═════ Material shown

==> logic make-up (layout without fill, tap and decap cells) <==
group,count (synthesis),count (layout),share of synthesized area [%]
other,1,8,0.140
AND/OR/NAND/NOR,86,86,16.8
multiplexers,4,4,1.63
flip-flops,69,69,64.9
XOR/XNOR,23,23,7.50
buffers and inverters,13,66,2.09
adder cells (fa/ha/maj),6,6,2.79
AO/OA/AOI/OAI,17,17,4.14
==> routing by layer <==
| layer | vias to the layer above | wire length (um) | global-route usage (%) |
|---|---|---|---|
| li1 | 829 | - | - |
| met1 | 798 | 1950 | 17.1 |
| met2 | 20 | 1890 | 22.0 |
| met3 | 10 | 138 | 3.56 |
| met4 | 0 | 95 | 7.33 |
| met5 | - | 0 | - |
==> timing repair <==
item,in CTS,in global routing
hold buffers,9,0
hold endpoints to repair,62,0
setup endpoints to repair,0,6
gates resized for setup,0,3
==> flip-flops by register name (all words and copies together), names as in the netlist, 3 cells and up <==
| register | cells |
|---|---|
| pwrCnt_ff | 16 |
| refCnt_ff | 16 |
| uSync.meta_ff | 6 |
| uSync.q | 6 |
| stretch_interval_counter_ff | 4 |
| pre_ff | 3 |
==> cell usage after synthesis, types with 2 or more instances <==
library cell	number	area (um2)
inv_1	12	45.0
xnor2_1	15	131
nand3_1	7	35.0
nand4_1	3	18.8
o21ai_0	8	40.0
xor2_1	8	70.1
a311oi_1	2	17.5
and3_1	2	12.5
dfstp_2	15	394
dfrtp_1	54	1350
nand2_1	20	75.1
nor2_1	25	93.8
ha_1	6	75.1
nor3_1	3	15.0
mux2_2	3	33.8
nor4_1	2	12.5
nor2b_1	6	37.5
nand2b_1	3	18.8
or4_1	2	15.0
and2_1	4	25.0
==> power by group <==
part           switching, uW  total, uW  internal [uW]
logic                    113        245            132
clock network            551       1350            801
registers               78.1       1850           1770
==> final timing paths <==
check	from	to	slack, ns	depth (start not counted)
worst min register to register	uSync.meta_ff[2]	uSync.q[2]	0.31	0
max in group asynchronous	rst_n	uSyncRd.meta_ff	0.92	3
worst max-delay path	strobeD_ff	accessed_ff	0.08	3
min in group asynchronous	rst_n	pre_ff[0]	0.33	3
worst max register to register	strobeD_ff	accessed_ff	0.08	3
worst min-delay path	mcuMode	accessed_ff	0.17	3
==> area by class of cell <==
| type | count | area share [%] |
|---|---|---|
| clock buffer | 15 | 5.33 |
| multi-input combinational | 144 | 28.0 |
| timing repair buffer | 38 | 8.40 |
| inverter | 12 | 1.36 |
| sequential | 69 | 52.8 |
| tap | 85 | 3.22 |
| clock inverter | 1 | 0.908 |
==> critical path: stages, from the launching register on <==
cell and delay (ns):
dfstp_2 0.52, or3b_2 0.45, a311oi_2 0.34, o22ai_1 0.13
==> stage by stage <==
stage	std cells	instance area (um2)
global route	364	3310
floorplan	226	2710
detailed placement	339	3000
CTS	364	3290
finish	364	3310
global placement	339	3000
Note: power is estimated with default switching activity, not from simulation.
==> config.mk <==
export PLATFORM = sky130hd
export DESIGN_NAME = ccs_clock_select
export DESIGN_NICKNAME = d
export VERILOG_FILES = /design/src/ccs_pkg.sv /design/src/ccs_clock_select.sv
export SDC_FILE = /design/constraint.sdc
export NUM_CORES = 1
export LEC_CHECK = 0
export ABC_AREA = 1
export BUFFER_PORTS_ARGS = -buffer_cell sky130_fd_sc_hd__buf_4
export CAP_MARGIN = 10
export CORE_ASPECT_RATIO = 0.8
export CORE_MARGIN = 3
export CORE_UTILIZATION = 54
export DETAILED_ROUTE_END_ITERATION = 7
export GPL_TIMING_DRIVEN = 0
export PLACE_DENSITY = 0.83
export SYNTH_ARGS = -nofsm -noshare
export SYNTH_HDL_FRONTEND = slang
export SYNTH_SLANG_ARGS = --single-unit
==> constraint.sdc <==
create_clock -name hclk -period 2.45 [get_ports hclk]
set_clock_uncertainty 0.05 [all_clocks]
set_input_delay 0.1225 -clock hclk [delete_from_list [all_inputs] [get_ports hclk]]
set_output_delay 0.1225 -clock hclk [all_outputs]
set_load 0.01 [all_outputs]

══════════

**What you are asked to do:** All entries given above should be transcribed exactly, with none omitted.

**Solution for this problem:**
==> logic make-up (layout without fill, tap and decap cells) <==
group,count (synthesis),count (layout),share of synthesized area [%]
other,1,8,0.140
AND/OR/NAND/NOR,86,86,16.8
multiplexers,4,4,1.63
flip-flops,69,69,64.9
XOR/XNOR,23,23,7.50
buffers and inverters,13,66,2.09
adder cells (fa/ha/maj),6,6,2.79
AO/OA/AOI/OAI,17,17,4.14
==> routing by layer <==
| layer | vias to the layer above | wire length (um) | global-route usage (%) |
|---|---|---|---|
| li1 | 829 | - | - |
| met1 | 798 | 1950 | 17.1 |
| met2 | 20 | 1890 | 22.0 |
| met3 | 10 | 138 | 3.56 |
| met4 | 0 | 95 | 7.33 |
| met5 | - | 0 | - |
==> timing repair <==
item,in CTS,in global routing
hold buffers,9,0
hold endpoints to repair,62,0
setup endpoints to repair,0,6
gates resized for setup,0,3
==> flip-flops by register name (all words and copies together), names as in the netlist, 3 cells and up <==
| register | cells |
|---|---|
| pwrCnt_ff | 16 |
| refCnt_ff | 16 |
| uSync.meta_ff | 6 |
| uSync.q | 6 |
| stretch_interval_counter_ff | 4 |
| pre_ff | 3 |
==> cell usage after synthesis, types with 2 or more instances <==
library cell	number	area (um2)
inv_1	12	45.0
xnor2_1	15	131
nand3_1	7	35.0
nand4_1	3	18.8
o21ai_0	8	40.0
xor2_1	8	70.1
a311oi_1	2	17.5
and3_1	2	12.5
dfstp_2	15	394
dfrtp_1	54	1350
nand2_1	20	75.1
nor2_1	25	93.8
ha_1	6	75.1
nor3_1	3	15.0
mux2_2	3	33.8
nor4_1	2	12.5
nor2b_1	6	37.5
nand2b_1	3	18.8
or4_1	2	15.0
and2_1	4	25.0
==> power by group <==
part           switching, uW  total, uW  internal [uW]
logic                    113        245            132
clock network            551       1350            801
registers               78.1       1850           1770
==> final timing paths <==
check	from	to	slack, ns	depth (start not counted)
worst min register to register	uSync.meta_ff[2]	uSync.q[2]	0.31	0
max in group asynchronous	rst_n	uSyncRd.meta_ff	0.92	3
worst max-delay path	strobeD_ff	accessed_ff	0.08	3
min in group asynchronous	rst_n	pre_ff[0]	0.33	3
worst max register to register	strobeD_ff	accessed_ff	0.08	3
worst min-delay path	mcuMode	accessed_ff	0.17	3
==> area by class of cell <==
| type | count | area share [%] |
|---|---|---|
| clock buffer | 15 | 5.33 |
| multi-input combinational | 144 | 28.0 |
| timing repair buffer | 38 | 8.40 |
| inverter | 12 | 1.36 |
| sequential | 69 | 52.8 |
| tap | 85 | 3.22 |
| clock inverter | 1 | 0.908 |
==> critical path: stages, from the launching register on <==
cell and delay (ns):
dfstp_2 0.52, or3b_2 0.45, a311oi_2 0.34, o22ai_1 0.13
==> stage by stage <==
stage	std cells	instance area (um2)
global route	364	3310
floorplan	226	2710
detailed placement	339	3000
CTS	364	3290
finish	364	3310
global placement	339	3000
Note: power is estimated with default switching activity, not from simulation.
==> config.mk <==
export PLATFORM = sky130hd
export DESIGN_NAME = ccs_clock_select
export DESIGN_NICKNAME = d
export VERILOG_FILES = /design/src/ccs_pkg.sv /design/src/ccs_clock_select.sv
export SDC_FILE = /design/constraint.sdc
export NUM_CORES = 1
export LEC_CHECK = 0
export ABC_AREA = 1
export BUFFER_PORTS_ARGS = -buffer_cell sky130_fd_sc_hd__buf_4
export CAP_MARGIN = 10
export CORE_ASPECT_RATIO = 0.8
export CORE_MARGIN = 3
export CORE_UTILIZATION = 54
export DETAILED_ROUTE_END_ITERATION = 7
export GPL_TIMING_DRIVEN = 0
export PLACE_DENSITY = 0.83
export SYNTH_ARGS = -nofsm -noshare
export SYNTH_HDL_FRONTEND = slang
export SYNTH_SLANG_ARGS = --single-unit
==> constraint.sdc <==
create_clock -name hclk -period 2.45 [get_ports hclk]
set_clock_uncertainty 0.05 [all_clocks]
set_input_delay 0.1225 -clock hclk [delete_from_list [all_inputs] [get_ports hclk]]
set_output_delay 0.1225 -clock hclk [all_outputs]
set_load 0.01 [all_outputs]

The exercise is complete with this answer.